- [WHAT YOU NEED TO DO] Would you please transcribe, exactly as written, the lines of the entries below starting at the one that holds "quo_nxt[BIT] = ge;" and ending at the one that holds "set_load 0.01 [all_outputs]", both included?

(Saved entries)

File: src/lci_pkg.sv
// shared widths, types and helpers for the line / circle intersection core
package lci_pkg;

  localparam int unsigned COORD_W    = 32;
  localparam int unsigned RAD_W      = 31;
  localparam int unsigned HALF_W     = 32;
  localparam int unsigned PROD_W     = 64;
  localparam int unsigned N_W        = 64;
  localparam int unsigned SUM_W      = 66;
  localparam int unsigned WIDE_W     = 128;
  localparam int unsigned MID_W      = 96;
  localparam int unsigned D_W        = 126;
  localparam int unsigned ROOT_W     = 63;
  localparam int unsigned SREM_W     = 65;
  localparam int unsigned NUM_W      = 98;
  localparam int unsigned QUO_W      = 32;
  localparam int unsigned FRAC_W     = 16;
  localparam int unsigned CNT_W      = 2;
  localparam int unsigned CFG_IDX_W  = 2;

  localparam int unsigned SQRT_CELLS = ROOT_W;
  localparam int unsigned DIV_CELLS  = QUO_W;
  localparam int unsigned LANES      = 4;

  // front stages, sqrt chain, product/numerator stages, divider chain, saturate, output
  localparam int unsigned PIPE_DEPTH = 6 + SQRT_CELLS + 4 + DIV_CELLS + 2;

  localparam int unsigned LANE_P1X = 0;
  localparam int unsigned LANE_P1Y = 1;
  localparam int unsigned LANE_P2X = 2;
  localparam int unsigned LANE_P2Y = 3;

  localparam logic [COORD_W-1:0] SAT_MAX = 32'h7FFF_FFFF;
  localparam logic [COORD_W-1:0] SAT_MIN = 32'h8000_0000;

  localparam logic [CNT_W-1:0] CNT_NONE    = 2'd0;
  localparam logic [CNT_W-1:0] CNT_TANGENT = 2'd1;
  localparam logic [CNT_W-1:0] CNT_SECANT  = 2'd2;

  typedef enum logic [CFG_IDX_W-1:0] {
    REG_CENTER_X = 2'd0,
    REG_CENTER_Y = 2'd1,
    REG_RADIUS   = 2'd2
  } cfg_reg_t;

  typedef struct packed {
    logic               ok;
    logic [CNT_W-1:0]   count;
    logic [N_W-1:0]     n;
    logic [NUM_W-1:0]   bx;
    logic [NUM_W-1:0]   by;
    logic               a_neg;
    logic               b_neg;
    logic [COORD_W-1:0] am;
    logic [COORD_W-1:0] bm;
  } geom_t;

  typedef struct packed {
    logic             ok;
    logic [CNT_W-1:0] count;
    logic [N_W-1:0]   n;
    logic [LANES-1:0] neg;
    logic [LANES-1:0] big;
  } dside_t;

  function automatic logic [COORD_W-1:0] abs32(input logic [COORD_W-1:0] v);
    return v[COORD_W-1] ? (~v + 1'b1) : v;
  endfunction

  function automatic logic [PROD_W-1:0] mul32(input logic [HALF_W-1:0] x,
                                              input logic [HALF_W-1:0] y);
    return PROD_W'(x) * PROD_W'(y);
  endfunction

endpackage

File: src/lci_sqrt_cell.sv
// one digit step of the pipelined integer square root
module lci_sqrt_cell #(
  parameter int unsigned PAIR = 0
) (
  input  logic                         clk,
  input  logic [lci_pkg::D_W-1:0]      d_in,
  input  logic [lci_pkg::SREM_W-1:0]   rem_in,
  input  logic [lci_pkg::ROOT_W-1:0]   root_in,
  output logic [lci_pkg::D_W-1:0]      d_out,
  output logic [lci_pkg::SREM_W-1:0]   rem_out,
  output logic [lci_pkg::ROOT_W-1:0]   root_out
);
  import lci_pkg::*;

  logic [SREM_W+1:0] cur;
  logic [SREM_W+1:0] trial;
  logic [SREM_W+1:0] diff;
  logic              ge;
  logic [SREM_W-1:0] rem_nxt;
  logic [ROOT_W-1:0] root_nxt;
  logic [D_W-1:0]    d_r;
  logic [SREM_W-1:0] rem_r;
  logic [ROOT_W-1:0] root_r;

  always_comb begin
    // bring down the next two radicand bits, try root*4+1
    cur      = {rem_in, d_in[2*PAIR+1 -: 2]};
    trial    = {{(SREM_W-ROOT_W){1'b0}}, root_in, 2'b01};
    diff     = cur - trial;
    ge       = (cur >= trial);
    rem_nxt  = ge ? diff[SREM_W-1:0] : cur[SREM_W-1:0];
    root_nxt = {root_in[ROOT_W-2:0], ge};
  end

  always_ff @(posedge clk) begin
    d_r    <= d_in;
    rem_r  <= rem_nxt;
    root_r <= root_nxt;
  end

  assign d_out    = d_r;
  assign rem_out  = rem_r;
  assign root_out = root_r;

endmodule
--
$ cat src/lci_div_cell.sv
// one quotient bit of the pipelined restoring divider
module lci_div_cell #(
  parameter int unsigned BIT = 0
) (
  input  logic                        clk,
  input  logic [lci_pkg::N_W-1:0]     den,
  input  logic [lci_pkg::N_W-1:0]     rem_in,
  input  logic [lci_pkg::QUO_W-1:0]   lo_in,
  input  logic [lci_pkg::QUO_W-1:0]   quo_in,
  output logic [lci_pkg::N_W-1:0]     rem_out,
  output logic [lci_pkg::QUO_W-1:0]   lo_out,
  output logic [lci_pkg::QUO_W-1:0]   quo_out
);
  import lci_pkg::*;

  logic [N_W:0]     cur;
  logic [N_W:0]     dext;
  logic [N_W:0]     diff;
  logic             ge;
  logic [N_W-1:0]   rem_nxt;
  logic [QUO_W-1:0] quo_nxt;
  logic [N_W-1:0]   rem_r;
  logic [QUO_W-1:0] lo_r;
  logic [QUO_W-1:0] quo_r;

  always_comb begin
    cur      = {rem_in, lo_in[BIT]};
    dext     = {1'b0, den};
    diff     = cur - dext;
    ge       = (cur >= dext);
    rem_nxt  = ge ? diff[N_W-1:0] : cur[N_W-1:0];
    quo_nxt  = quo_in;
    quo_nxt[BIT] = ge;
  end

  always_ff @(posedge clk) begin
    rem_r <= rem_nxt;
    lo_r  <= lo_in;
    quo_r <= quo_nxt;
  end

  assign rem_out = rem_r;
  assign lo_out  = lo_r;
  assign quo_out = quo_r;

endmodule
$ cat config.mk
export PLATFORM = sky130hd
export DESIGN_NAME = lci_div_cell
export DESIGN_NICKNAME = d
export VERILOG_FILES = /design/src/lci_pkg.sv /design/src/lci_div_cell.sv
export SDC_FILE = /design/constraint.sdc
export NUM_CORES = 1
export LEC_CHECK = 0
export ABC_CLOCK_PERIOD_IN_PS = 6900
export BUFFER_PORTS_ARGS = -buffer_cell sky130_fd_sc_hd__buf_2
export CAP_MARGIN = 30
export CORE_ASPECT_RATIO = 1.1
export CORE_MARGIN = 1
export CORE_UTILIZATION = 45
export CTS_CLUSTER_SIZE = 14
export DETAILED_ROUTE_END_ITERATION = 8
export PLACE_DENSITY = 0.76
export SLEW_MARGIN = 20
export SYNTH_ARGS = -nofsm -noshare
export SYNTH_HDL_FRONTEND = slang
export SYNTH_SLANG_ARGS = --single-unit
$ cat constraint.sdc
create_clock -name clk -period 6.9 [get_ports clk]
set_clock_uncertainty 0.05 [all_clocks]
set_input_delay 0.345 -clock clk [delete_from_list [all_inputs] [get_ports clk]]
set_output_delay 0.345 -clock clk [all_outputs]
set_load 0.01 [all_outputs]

- [RESPONSE BOX]
    quo_nxt[BIT] = ge;
  end

  always_ff @(posedge clk) begin
    rem_r <= rem_nxt;
    lo_r  <= lo_in;
    quo_r <= quo_nxt;
  end

  assign rem_out = rem_r;
  assign lo_out  = lo_r;
  assign quo_out = quo_r;

endmodule
$ cat config.mk
export PLATFORM = sky130hd
export DESIGN_NAME = lci_div_cell
export DESIGN_NICKNAME = d
export VERILOG_FILES = /design/src/lci_pkg.sv /design/src/lci_div_cell.sv
export SDC_FILE = /design/constraint.sdc
export NUM_CORES = 1
export LEC_CHECK = 0
export ABC_CLOCK_PERIOD_IN_PS = 6900
export BUFFER_PORTS_ARGS = -buffer_cell sky130_fd_sc_hd__buf_2
export CAP_MARGIN = 30
export CORE_ASPECT_RATIO = 1.1
export CORE_MARGIN = 1
export CORE_UTILIZATION = 45
export CTS_CLUSTER_SIZE = 14
export DETAILED_ROUTE_END_ITERATION = 8
export PLACE_DENSITY = 0.76
export SLEW_MARGIN = 20
export SYNTH_ARGS = -nofsm -noshare
export SYNTH_HDL_FRONTEND = slang
export SYNTH_SLANG_ARGS = --single-unit
$ cat constraint.sdc
create_clock -name clk -period 6.9 [get_ports clk]
set_clock_uncertainty 0.05 [all_clocks]
set_input_delay 0.345 -clock clk [delete_from_list [all_inputs] [get_ports clk]]
set_output_delay 0.345 -clock clk [all_outputs]
set_load 0.01 [all_outputs]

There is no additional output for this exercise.